Может быть, с такой точки зрения единственно подлинной оказывается — смерть. Сен-Сеньков напоминает, что первую гильотину изготовили на фабрике клавесинов. “Только она острая / только она одна проходит человека насквозь / не нарезая как остальные / омерзительные кусочки музыкальной свининки”. Только смерть не фальшивит. И она ближе всего из земного к небу. “Созвездие похожее на скамейку с надписью осторожно окрашено сохнет долго пачкает новенькие крылья пролетающих мимо покойников”.
Но не чрезмерна ли в книге доля социального? Конечно, Сен-Сеньков живет там же, где и все. Но расходовать такую оптику на разговоры о казни Саддама Хусейна или детской жестокости кажется немного нелепым. Это не поможет решению прямо — тут не стихи нужны, а вдумчивая публицистика. А взгляд, не ограничивающийся очевидным, мог бы помочь косвенно — показав кому-то, насколько мир большой и многоцветный, — если человек это вдруг почувствует, жестокости все-таки станет чуть меньше. Может быть, для Сен-Сенькова обращение к политическим событиям — попытка преодолеть малый масштаб его мира? Но обычный пепел очень прочен — когда живет в глазах, в памяти. “Ангел сигаретного пепла, то увеличивающегося, то / уменьшающегося в размерах / по мере того, как линии на ладонях / заполняются”. И может быть, малое, но близкое, воздействует сильнее всего.

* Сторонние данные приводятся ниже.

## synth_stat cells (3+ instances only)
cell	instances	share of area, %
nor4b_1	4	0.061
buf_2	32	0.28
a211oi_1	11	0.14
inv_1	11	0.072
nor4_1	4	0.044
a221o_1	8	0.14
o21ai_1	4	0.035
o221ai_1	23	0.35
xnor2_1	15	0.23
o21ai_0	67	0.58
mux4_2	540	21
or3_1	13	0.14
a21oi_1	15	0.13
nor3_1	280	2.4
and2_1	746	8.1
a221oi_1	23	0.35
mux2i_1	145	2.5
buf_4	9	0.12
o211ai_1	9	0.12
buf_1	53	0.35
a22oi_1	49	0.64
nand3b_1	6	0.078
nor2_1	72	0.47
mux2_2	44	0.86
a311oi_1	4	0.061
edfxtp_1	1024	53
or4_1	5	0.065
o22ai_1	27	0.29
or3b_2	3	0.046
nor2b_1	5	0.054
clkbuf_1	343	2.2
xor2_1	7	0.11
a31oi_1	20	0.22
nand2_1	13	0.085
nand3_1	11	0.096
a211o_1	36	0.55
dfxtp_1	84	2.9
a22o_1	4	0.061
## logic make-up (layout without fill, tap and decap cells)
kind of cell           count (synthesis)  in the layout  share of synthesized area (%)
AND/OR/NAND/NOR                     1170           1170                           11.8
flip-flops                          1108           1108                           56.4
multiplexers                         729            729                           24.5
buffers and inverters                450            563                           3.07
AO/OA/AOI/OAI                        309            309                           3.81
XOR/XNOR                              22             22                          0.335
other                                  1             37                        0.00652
File: config.mk
export PLATFORM = sky130hd
export DESIGN_NAME = tl_rx_error_report_ctrl_flat
export DESIGN_NICKNAME = d
export VERILOG_FILES = /design/src/rtl/tl_rx_error_report_ctrl_pkg.sv /design/src/rtl/tl_rx_error_report_ctrl_if.sv /design/src/rtl/tl_rx_error_job_fifo.sv /design/src/rtl/tl_rx_error_report_ctrl.sv /design/src/flat_wrapper.sv
export SDC_FILE = /design/constraint.sdc
export NUM_CORES = 1
export LEC_CHECK = 0
export CORE_MARGIN = 2
export CORE_UTILIZATION = 52
export CTS_CLUSTER_DIAMETER = 150
export DETAILED_ROUTE_END_ITERATION = 10
export PLACE_DENSITY_LB_ADDON = 0.05
export SLEW_MARGIN = 10
export SYNTH_ARGS = -nofsm -noshare
export SYNTH_HDL_FRONTEND = slang
export SYNTH_SLANG_ARGS = --single-unit
File: constraint.sdc
create_clock -name i_clk -period 6.5 [get_ports i_clk]
set_clock_uncertainty 0.15 [all_clocks]
set_input_delay 1.3 -clock i_clk [delete_from_list [all_inputs] [get_ports i_clk]]
set_output_delay 1.3 -clock i_clk [all_outputs]
set_load 0.05 [all_outputs]
**src/rtl/lsu_pkg.sv**
```systemverilog
// Shared definitions for the load/store unit: RV32I funct3 encodings for
// memory accesses, FSM state encoding and a funct3 legality helper.
package lsu_pkg;

  localparam logic [2:0] F3_B  = 3'b000;
  localparam logic [2:0] F3_H  = 3'b001;
  localparam logic [2:0] F3_W  = 3'b010;
  localparam logic [2:0] F3_BU = 3'b100;
  localparam logic [2:0] F3_HU = 3'b101;

  // Encoding values are kept identical to the legacy localparam constants.
  typedef enum logic [1:0] {
    S_IDLE   = 2'd0,
    S_ACCESS = 2'd1,
    S_WB     = 2'd2
  } state_t;

  // Stores only accept B/H/W; loads additionally accept BU/HU.
  function automatic logic f3_legal(input logic [2:0] funct3, input logic is_store);
    logic legal;
    legal = 1'b0;
    case (funct3)
      F3_B, F3_H, F3_W: legal = 1'b1;
      F3_BU, F3_HU:     legal = !is_store;
      default:          legal = 1'b0;
    endcase
    return legal;
  endfunction

endpackage

```
**src/rtl/lsu_align.sv**
```systemverilog
// Purely combinational lane alignment for word-addressed memory accesses.
// Ports:
//   funct3, is_store, ea_lo : access size/type and byte offset within the word
//   store_data              : rs2 operand for stores
//   rdata                   : read word from the bus for loads
//   wdata, wstrb            : lane-replicated store data and byte strobes
//   misaligned              : offset not natural for the size, or illegal funct3
//   load_data               : extracted and sign/zero-extended load result
module lsu_align
  import lsu_pkg::*;
(
  input  logic [2:0]  funct3,
  input  logic        is_store,
  input  logic [1:0]  ea_lo,
  input  logic [31:0] store_data,
  input  logic [31:0] rdata,
  output logic [31:0] wdata,
  output logic [3:0]  wstrb,
  output logic        misaligned,
  output logic [31:0] load_data
);

  logic [7:0]  lane_b;
  logic [15:0] lane_h;

  always_comb begin
    misaligned = !f3_legal(funct3, is_store);
    // funct3[1:0] carries the access size for both signed and unsigned loads.
    case (funct3[1:0])
      2'b01:   if (ea_lo[0])      misaligned = 1'b1;
      2'b10:   if (ea_lo != 2'b00) misaligned = 1'b1;
      default: ;
    endcase
  end

  always_comb begin
    wdata = '0;
    wstrb = '0;
    if (is_store) begin
      case (funct3)
        F3_B: begin
          wdata = {4{store_data[7:0]}};
          wstrb = 4'b0001 << ea_lo;
        end
        F3_H: begin
          wdata = {2{store_data[15:0]}};
          wstrb = ea_lo[1] ? 4'b1100 : 4'b0011;
        end
        F3_W: begin
          wdata = store_data;
          wstrb = 4'b1111;
        end
        default: begin
          wdata = '0;
          wstrb = '0;
        end
      endcase
    end
  end

  always_comb begin
    case (ea_lo)
      2'd0:    lane_b = rdata[7:0];
      2'd1:    lane_b = rdata[15:8];
      2'd2:    lane_b = rdata[23:16];
      default: lane_b = rdata[31:24];
    endcase
    lane_h = ea_lo[1] ? rdata[31:16] : rdata[15:0];
  end

  always_comb begin
    case (funct3)
      F3_B:    load_data = {{24{lane_b[7]}}, lane_b};
      F3_BU:   load_data = {24'd0, lane_b};
      F3_H:    load_data = {{16{lane_h[15]}}, lane_h};
      F3_HU:   load_data = {16'd0, lane_h};
      default: load_data = rdata;
    endcase
  end

endmodule

```
**src/rtl/lsu.sv**
```systemverilog
// Multi-cycle load/store unit for the RV32I core; one transaction in flight.
// Ports:
//   clk, rst                      : clock, asynchronous active-high reset
//   in_valid/in_ready             : issue handshake (ready only in IDLE)
//   in_is_store, in_funct3        : access type and size
//   in_rs1_data, in_imm           : base and offset forming the effective address
//   in_rs2_data, in_rd_addr       : store data, load destination
//   mem_req/we/addr/wdata/wstrb   : bus request, held until mem_ready
//   mem_ready, mem_rdata          : bus completion and read word
//   rd_addr/rd_write_enable/rd_write_data : register file write port
//   done, misaligned              : retire pulse and fault flag
module lsu
  import lsu_pkg::*;
#(
  parameter int ADDR_WIDTH = 32
) (
  input  logic                  clk,
  input  logic                  rst,
  input  logic                  in_valid,
  output logic                  in_ready,
  input  logic                  in_is_store,
  input  logic [2:0]            in_funct3,
  input  logic [31:0]           in_rs1_data,
  input  logic [31:0]           in_rs2_data,
  input  logic [31:0]           in_imm,
  input  logic [4:0]            in_rd_addr,
  output logic                  mem_req,
  output logic                  mem_we,
  output logic [ADDR_WIDTH-1:0] mem_addr,
  output logic [31:0]           mem_wdata,
  output logic [3:0]            mem_wstrb,
  input  logic                  mem_ready,
  input  logic [31:0]           mem_rdata,
  output logic [4:0]            rd_addr,
  output logic                  rd_write_enable,
  output logic [31:0]           rd_write_data,
  output logic                  done,
  output logic                  misaligned
);

  state_t      state;
  logic [2:0]  funct3_q;
  logic        is_store_q;
  logic [1:0]  ea_lo_q;

  logic [31:0] ea;
  logic        idle;
  logic        accept;

  logic [2:0]  a_funct3;
  logic        a_is_store;
  logic [1:0]  a_ea_lo;
  logic [31:0] a_wdata;
  logic [3:0]  a_wstrb;
  logic        a_misaligned;
  logic [31:0] a_load_data;

  assign ea       = in_rs1_data + in_imm;
  assign idle     = (state == S_IDLE);
  assign in_ready = idle;
  assign accept   = in_valid && in_ready;

  // A single aligner serves both phases: in IDLE it sees the incoming
  // request (store lanes, fault check); afterwards it sees the latched
  // request so the load path can extract from mem_rdata.
  assign a_funct3   = idle ? in_funct3   : funct3_q;
  assign a_is_store = idle ? in_is_store : is_store_q;
  assign a_ea_lo    = idle ? ea[1:0]     : ea_lo_q;

  lsu_align u_align (
    .funct3     (a_funct3),
    .is_store   (a_is_store),
    .ea_lo      (a_ea_lo),
    .store_data (in_rs2_data),
    .rdata      (mem_rdata),
    .wdata      (a_wdata),
    .wstrb      (a_wstrb),
    .misaligned (a_misaligned),
    .load_data  (a_load_data)
  );

  always_ff @(posedge clk or posedge rst) begin
    if (rst) begin
      state           <= S_IDLE;
      funct3_q        <= '0;
      is_store_q      <= 1'b0;
      ea_lo_q         <= '0;
      mem_req         <= 1'b0;
      mem_we          <= 1'b0;
      mem_addr        <= '0;
      mem_wdata       <= '0;
      mem_wstrb       <= '0;
      rd_addr         <= '0;
      rd_write_enable <= 1'b0;
      rd_write_data   <= '0;
      done            <= 1'b0;
      misaligned      <= 1'b0;
    end else begin
      done            <= 1'b0;
      misaligned      <= 1'b0;
      rd_write_enable <= 1'b0;
      case (state)
        S_IDLE: begin
          if (accept) begin
            funct3_q   <= in_funct3;
            is_store_q <= in_is_store;
            ea_lo_q    <= ea[1:0];
            rd_addr    <= in_rd_addr;
            if (a_misaligned) begin
              // Faults retire straight from IDLE without touching the bus.
              done       <= 1'b1;
              misaligned <= 1'b1;
            end else begin
              state     <= S_ACCESS;
              mem_req   <= 1'b1;
              mem_we    <= in_is_store;
              mem_addr  <= {ea[ADDR_WIDTH-1:2], 2'b00};
              mem_wdata <= a_wdata;
              mem_wstrb <= a_wstrb;
            end
          end
        end
        S_ACCESS: begin
          if (mem_ready) begin
            mem_req <= 1'b0;
            mem_we  <= 1'b0;
            if (is_store_q) begin
              done  <= 1'b1;
              state <= S_IDLE;
            end else begin
              // Outputs registered here are the ones visible during WB.
              rd_write_data   <= a_load_data;
              rd_write_enable <= (rd_addr != 5'd0);
              done            <= 1'b1;
              state           <= S_WB;
            end
          end
        end
        S_WB: begin
          state <= S_IDLE;
        end
        default: begin
          state <= S_IDLE;
        end
      endcase
    end
  end

endmodule

```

В книге очень уместно использованы лабиринтные гравюры XVI века, где изображение нанесено единой линией, представляющей собой лабиринт. Взгляд уходит во внутреннюю сложность. У Сен-Сенькова вообще очень многие стихи связаны с приводимым одновременно изображением (которым может быть что угодно — от фотографии до графического символа, восклицательного знака как подпрыгнувшей от радости точки). Так слово втягивает в разговор другие знаки.
“Волк серая ресница слепого леса”. К этому трудно что-либо добавить — и потому стихотворения Сен-Сенькова столь кратки. От этого можно идти очень далеко и во многих направлениях — и потому стихотворения Сен-Сенькова столь захватывают. Точка растет внутри себя — неужели не видно?